Task description » Where a line in the records below includes "gates", pull that line out.

^^^^

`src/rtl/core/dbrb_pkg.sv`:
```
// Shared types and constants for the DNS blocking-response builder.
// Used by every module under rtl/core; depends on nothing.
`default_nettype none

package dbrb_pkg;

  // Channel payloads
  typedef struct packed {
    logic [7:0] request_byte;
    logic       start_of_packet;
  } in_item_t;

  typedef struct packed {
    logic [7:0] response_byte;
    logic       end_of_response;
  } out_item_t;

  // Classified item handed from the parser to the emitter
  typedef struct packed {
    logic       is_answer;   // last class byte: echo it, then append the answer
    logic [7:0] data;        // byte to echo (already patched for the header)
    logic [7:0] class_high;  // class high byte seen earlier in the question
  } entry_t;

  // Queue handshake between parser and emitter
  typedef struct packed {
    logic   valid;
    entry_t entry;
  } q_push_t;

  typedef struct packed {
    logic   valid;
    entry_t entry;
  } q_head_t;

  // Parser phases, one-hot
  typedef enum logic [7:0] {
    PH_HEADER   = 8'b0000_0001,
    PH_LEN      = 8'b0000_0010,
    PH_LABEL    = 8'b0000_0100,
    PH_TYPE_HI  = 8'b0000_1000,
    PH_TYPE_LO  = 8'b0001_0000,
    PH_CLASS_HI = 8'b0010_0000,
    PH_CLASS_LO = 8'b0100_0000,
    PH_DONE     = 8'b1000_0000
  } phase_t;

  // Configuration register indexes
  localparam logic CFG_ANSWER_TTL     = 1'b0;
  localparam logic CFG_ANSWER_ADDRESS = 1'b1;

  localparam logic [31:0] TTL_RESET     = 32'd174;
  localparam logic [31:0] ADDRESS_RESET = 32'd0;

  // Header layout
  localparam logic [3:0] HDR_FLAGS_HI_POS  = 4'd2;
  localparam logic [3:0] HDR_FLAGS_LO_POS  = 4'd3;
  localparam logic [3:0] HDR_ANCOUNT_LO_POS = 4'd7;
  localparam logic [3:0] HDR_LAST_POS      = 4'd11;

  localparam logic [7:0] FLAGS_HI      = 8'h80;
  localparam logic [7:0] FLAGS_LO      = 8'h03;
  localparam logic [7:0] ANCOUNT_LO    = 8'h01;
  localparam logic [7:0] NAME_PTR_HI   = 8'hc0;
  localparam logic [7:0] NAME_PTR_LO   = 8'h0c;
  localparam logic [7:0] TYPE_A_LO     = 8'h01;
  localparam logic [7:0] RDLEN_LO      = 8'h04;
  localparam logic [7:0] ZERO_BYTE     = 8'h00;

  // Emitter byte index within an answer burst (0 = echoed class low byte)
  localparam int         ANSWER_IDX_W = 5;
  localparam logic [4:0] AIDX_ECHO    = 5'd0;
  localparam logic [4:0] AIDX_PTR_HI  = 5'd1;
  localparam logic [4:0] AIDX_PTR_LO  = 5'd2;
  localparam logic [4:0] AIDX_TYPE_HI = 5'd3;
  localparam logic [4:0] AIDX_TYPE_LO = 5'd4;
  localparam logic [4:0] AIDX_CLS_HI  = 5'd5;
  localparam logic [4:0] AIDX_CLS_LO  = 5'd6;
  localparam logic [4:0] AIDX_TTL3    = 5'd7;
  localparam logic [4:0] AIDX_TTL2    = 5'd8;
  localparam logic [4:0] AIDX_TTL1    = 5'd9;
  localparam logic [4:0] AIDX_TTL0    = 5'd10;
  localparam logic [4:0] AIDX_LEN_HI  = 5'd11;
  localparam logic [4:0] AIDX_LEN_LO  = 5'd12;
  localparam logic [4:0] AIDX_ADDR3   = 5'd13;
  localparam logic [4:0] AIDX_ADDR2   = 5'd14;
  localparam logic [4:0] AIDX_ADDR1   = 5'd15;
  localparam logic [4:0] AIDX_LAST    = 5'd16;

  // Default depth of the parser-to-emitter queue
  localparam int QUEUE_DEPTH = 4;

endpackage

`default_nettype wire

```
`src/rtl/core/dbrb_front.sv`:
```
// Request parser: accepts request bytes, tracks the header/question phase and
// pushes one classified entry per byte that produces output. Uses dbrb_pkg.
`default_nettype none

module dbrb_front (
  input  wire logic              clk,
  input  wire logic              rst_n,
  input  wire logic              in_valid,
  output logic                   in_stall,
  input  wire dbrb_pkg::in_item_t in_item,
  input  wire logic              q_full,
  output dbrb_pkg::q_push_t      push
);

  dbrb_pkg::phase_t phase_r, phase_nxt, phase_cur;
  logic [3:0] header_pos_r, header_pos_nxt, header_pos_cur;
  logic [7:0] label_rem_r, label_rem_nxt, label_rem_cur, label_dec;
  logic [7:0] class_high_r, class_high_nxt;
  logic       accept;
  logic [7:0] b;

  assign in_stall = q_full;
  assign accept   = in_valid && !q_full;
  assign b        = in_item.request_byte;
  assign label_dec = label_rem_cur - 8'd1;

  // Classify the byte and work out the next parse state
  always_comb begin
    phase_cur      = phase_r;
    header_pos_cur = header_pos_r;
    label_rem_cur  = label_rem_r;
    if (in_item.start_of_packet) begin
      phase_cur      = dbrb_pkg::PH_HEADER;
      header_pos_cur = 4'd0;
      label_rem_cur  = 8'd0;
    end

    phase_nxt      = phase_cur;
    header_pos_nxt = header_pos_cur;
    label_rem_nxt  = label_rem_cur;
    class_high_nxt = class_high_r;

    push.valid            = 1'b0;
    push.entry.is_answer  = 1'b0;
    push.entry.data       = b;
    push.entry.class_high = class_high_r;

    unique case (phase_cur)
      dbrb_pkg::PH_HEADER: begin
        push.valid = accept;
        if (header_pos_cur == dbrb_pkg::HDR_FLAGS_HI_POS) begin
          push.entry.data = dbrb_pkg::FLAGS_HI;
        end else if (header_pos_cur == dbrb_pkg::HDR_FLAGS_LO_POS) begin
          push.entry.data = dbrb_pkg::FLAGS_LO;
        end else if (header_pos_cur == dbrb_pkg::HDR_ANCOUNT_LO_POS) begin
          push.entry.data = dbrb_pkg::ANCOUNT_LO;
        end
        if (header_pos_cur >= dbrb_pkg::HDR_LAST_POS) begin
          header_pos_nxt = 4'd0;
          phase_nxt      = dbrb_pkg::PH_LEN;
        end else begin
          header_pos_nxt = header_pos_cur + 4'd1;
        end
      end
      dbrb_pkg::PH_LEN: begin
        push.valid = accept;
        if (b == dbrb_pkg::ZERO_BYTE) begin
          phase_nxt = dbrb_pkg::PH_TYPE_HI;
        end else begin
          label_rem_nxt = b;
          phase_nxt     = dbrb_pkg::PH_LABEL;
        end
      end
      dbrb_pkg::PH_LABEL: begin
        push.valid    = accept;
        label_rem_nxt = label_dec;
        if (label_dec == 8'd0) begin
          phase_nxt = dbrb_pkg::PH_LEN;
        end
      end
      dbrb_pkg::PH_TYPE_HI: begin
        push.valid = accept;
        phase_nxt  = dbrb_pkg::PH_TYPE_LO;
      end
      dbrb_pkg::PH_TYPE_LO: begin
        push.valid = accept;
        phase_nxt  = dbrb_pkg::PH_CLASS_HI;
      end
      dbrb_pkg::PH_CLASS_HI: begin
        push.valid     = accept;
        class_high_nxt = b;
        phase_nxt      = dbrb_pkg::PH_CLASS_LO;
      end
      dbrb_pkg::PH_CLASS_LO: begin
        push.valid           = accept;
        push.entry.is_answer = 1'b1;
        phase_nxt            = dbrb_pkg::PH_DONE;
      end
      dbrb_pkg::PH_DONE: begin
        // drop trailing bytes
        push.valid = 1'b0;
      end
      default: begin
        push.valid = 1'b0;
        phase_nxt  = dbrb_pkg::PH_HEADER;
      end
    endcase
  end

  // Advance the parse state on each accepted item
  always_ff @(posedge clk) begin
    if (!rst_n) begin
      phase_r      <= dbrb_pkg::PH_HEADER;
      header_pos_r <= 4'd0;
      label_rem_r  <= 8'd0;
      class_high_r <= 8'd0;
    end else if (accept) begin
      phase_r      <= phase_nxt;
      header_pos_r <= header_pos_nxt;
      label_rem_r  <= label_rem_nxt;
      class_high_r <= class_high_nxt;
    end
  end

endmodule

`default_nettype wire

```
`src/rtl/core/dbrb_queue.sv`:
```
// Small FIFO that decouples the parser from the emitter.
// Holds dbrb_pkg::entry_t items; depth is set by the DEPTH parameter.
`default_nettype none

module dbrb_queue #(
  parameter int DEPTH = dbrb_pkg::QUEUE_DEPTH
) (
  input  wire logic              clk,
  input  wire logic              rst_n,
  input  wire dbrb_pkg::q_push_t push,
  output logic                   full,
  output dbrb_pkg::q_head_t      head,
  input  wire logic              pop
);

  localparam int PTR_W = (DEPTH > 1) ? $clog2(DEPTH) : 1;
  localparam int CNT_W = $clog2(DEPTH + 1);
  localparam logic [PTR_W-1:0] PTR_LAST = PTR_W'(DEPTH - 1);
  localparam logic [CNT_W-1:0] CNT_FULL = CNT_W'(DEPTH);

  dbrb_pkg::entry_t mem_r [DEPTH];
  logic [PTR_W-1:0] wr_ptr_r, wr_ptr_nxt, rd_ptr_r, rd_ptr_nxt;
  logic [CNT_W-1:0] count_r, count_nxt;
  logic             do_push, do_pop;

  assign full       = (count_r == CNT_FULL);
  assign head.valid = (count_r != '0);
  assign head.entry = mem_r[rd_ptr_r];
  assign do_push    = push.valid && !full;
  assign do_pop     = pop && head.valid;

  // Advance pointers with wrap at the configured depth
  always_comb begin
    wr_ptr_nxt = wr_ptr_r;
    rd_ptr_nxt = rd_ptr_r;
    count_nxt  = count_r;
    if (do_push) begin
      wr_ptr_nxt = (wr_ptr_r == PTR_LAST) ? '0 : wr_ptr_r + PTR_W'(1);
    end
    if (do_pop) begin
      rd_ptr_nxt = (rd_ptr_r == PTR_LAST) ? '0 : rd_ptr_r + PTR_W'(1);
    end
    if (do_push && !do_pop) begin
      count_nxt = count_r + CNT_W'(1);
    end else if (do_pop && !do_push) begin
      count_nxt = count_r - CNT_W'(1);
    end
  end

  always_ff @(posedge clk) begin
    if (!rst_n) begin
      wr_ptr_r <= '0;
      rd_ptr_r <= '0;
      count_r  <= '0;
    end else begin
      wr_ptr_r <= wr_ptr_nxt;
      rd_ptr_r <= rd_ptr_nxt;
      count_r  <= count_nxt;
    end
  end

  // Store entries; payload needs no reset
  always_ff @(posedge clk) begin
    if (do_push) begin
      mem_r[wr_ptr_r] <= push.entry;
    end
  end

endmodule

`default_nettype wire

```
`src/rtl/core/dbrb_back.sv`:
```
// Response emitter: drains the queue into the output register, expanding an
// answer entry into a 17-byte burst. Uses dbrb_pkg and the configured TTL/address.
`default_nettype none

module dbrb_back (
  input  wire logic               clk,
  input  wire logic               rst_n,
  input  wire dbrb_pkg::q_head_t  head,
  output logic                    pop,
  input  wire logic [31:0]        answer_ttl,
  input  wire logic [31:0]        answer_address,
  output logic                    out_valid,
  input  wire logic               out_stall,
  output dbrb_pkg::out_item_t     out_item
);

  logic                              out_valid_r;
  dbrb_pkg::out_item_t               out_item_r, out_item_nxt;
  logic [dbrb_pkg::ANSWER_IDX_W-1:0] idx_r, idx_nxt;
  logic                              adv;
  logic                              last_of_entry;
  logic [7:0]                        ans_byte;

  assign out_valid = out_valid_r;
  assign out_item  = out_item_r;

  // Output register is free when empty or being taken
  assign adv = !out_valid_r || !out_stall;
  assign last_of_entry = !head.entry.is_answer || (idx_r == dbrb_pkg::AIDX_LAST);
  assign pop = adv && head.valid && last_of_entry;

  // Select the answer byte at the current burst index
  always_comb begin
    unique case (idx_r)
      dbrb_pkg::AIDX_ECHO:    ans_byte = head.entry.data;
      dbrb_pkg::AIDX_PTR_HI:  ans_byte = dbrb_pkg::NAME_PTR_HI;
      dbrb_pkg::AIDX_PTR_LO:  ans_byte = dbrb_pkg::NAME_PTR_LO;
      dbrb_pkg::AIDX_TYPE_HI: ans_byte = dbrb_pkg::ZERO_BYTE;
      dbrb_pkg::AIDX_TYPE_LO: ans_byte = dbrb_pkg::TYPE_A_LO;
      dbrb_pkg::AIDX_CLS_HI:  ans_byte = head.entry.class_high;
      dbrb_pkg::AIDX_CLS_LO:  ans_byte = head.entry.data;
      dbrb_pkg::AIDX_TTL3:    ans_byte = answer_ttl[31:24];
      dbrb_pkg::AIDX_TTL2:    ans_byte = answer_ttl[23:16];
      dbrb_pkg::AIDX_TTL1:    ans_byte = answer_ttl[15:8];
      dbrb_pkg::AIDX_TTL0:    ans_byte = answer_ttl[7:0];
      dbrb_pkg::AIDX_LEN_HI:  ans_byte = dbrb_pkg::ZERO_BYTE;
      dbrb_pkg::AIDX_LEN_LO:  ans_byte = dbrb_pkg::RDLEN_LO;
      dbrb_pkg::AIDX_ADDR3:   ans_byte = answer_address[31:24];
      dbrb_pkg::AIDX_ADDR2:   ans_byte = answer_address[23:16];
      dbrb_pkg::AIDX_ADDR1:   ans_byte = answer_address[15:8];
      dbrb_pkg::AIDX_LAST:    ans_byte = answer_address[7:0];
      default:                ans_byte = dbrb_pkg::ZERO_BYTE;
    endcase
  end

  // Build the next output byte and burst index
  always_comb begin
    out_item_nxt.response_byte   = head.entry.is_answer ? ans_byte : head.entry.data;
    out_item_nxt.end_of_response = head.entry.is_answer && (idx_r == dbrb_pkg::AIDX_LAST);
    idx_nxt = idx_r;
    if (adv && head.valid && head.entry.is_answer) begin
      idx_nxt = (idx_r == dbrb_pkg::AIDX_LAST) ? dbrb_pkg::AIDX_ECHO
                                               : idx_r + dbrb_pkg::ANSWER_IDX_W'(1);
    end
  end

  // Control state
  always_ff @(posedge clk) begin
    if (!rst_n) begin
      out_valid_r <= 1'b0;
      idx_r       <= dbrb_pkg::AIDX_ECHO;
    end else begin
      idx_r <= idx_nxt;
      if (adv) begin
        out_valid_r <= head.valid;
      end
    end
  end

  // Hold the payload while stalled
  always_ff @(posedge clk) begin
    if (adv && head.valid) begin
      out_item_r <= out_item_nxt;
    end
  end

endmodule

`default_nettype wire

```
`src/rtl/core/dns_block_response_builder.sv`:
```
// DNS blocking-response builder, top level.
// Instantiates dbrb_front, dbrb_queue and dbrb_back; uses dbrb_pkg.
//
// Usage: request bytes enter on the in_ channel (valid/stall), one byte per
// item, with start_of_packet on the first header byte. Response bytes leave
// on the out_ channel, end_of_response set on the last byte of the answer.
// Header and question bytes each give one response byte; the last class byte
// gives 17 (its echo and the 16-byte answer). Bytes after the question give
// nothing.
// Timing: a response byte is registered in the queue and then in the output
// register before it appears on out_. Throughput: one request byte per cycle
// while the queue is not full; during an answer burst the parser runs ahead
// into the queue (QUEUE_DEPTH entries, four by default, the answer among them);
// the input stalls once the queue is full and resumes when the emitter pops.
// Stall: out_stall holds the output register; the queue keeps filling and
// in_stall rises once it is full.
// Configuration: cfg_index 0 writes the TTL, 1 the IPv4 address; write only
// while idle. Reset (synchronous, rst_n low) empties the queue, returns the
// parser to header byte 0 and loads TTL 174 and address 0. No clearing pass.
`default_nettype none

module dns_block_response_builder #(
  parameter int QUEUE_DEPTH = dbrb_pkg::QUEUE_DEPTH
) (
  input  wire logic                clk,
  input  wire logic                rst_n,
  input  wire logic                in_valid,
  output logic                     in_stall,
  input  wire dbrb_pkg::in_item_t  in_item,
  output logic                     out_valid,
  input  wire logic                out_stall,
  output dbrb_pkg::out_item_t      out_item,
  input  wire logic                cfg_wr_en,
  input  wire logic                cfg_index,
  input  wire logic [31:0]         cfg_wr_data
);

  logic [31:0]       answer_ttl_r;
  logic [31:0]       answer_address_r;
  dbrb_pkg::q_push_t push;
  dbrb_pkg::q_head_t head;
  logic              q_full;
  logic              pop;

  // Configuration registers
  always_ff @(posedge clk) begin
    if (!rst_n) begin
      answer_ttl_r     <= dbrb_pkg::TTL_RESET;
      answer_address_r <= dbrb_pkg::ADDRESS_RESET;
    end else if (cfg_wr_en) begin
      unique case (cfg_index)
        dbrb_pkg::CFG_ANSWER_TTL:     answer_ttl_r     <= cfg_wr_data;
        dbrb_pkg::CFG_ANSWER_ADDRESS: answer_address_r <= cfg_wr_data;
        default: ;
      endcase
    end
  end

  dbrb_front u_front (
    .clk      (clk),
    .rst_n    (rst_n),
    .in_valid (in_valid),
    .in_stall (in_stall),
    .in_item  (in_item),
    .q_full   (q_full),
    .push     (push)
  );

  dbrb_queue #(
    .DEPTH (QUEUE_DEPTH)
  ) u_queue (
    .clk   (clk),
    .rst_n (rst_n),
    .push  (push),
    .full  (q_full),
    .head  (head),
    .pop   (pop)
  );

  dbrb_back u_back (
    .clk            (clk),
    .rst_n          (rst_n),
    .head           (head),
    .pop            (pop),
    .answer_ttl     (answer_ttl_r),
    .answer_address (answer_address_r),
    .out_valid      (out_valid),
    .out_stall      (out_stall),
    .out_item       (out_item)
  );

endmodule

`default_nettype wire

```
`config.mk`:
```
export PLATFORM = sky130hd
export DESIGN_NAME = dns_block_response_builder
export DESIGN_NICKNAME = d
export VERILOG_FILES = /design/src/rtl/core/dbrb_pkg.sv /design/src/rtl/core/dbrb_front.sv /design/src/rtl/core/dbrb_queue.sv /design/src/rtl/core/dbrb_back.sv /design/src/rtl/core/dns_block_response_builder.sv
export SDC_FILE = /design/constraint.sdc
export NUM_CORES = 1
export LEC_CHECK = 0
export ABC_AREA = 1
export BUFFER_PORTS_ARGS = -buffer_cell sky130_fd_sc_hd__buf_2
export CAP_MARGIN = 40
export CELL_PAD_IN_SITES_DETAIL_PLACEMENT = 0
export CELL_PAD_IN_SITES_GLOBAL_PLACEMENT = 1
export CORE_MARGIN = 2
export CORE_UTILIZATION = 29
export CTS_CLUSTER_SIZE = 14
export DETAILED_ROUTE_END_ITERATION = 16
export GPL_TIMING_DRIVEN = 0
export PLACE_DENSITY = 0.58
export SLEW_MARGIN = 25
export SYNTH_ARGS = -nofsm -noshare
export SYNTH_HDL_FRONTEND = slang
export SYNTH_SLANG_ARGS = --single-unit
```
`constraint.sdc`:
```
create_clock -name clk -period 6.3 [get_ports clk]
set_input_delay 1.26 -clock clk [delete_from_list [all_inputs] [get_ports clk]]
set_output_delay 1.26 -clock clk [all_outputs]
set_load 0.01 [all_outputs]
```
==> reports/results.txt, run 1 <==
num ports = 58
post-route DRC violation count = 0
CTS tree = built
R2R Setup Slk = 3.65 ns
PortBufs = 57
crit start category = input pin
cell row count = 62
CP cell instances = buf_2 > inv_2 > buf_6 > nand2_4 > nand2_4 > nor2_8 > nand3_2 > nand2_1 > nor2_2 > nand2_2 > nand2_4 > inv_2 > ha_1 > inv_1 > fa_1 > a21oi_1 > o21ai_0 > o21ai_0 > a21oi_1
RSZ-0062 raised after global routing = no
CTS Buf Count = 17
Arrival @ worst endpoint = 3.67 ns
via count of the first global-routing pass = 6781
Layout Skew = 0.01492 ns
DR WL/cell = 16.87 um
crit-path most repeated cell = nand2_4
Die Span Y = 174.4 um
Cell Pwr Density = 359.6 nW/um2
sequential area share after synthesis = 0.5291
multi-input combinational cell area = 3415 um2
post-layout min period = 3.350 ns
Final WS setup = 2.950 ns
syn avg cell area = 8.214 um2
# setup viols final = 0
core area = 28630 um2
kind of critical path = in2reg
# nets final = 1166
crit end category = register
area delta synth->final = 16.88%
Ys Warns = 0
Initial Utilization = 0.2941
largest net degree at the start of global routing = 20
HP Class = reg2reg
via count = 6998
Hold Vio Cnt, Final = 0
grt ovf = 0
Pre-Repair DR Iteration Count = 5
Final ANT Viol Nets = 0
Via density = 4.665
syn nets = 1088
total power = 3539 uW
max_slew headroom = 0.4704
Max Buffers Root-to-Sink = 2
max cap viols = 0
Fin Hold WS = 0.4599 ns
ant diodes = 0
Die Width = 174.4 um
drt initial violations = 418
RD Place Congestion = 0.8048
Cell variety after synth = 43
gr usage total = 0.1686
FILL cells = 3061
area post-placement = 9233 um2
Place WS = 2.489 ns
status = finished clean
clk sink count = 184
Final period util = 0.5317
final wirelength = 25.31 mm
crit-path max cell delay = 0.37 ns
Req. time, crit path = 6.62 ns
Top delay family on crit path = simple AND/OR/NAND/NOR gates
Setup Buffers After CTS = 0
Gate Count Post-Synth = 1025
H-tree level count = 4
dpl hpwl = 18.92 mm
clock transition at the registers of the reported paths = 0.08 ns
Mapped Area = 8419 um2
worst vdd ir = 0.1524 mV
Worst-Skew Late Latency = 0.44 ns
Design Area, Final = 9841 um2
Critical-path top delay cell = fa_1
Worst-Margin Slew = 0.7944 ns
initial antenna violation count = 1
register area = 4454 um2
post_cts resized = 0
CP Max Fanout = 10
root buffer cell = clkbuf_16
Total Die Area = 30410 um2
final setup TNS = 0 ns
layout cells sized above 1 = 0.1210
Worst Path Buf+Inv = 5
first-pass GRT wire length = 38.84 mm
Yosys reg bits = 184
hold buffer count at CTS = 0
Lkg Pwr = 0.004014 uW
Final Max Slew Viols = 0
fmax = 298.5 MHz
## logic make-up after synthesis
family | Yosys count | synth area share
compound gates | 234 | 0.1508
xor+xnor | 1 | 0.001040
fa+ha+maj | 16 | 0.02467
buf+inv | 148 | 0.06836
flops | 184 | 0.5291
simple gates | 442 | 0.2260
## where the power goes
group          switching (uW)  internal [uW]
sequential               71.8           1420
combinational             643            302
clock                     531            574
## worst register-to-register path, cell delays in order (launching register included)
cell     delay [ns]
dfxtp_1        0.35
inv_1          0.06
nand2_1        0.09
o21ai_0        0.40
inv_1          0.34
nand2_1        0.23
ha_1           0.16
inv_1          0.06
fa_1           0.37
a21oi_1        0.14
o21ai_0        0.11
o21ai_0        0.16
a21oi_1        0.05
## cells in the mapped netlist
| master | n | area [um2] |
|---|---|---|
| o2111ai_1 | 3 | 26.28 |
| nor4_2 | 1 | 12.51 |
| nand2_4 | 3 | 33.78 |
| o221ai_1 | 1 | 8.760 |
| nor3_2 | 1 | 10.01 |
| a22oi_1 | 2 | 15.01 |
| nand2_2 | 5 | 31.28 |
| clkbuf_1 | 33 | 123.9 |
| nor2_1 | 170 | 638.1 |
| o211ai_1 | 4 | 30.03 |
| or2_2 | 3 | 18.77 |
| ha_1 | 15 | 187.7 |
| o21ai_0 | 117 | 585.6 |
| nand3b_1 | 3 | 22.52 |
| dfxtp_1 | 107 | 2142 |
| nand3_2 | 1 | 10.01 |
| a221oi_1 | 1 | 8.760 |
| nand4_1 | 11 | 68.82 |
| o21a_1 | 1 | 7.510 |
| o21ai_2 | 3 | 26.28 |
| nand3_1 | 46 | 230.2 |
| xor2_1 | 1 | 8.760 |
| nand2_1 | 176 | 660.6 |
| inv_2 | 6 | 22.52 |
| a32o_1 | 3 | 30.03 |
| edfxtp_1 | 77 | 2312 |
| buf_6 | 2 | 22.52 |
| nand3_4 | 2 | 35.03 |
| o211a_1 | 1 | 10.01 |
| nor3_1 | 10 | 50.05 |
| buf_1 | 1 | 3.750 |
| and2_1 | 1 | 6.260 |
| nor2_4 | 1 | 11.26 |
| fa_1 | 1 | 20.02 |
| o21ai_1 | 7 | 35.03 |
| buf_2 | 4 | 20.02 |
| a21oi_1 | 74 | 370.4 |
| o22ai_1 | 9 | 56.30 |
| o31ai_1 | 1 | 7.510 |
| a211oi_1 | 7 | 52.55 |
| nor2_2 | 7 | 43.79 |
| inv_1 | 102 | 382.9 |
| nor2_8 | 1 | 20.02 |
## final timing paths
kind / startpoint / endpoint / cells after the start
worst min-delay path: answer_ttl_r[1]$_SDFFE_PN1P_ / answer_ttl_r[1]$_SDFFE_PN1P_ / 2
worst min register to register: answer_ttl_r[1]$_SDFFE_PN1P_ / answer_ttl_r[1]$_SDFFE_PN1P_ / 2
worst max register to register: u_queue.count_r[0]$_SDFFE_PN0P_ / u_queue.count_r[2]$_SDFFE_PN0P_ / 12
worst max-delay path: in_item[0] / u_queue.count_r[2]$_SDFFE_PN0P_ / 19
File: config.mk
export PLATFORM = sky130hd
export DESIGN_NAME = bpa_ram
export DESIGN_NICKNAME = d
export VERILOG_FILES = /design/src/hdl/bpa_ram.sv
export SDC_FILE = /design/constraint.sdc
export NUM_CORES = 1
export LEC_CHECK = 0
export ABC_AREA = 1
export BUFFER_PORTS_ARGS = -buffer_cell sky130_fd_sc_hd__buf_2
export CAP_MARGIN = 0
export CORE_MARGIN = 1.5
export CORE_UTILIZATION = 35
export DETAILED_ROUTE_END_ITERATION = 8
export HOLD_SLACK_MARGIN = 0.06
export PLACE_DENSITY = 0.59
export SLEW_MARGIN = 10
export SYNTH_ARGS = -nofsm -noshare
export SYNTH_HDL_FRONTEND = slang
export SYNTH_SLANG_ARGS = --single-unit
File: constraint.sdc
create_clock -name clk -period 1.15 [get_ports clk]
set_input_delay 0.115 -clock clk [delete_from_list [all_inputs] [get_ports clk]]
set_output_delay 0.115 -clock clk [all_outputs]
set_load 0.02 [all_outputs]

^^^^

Task output »
Top delay family on crit path = simple AND/OR/NAND/NOR gates
compound gates | 234 | 0.1508
simple gates | 442 | 0.2260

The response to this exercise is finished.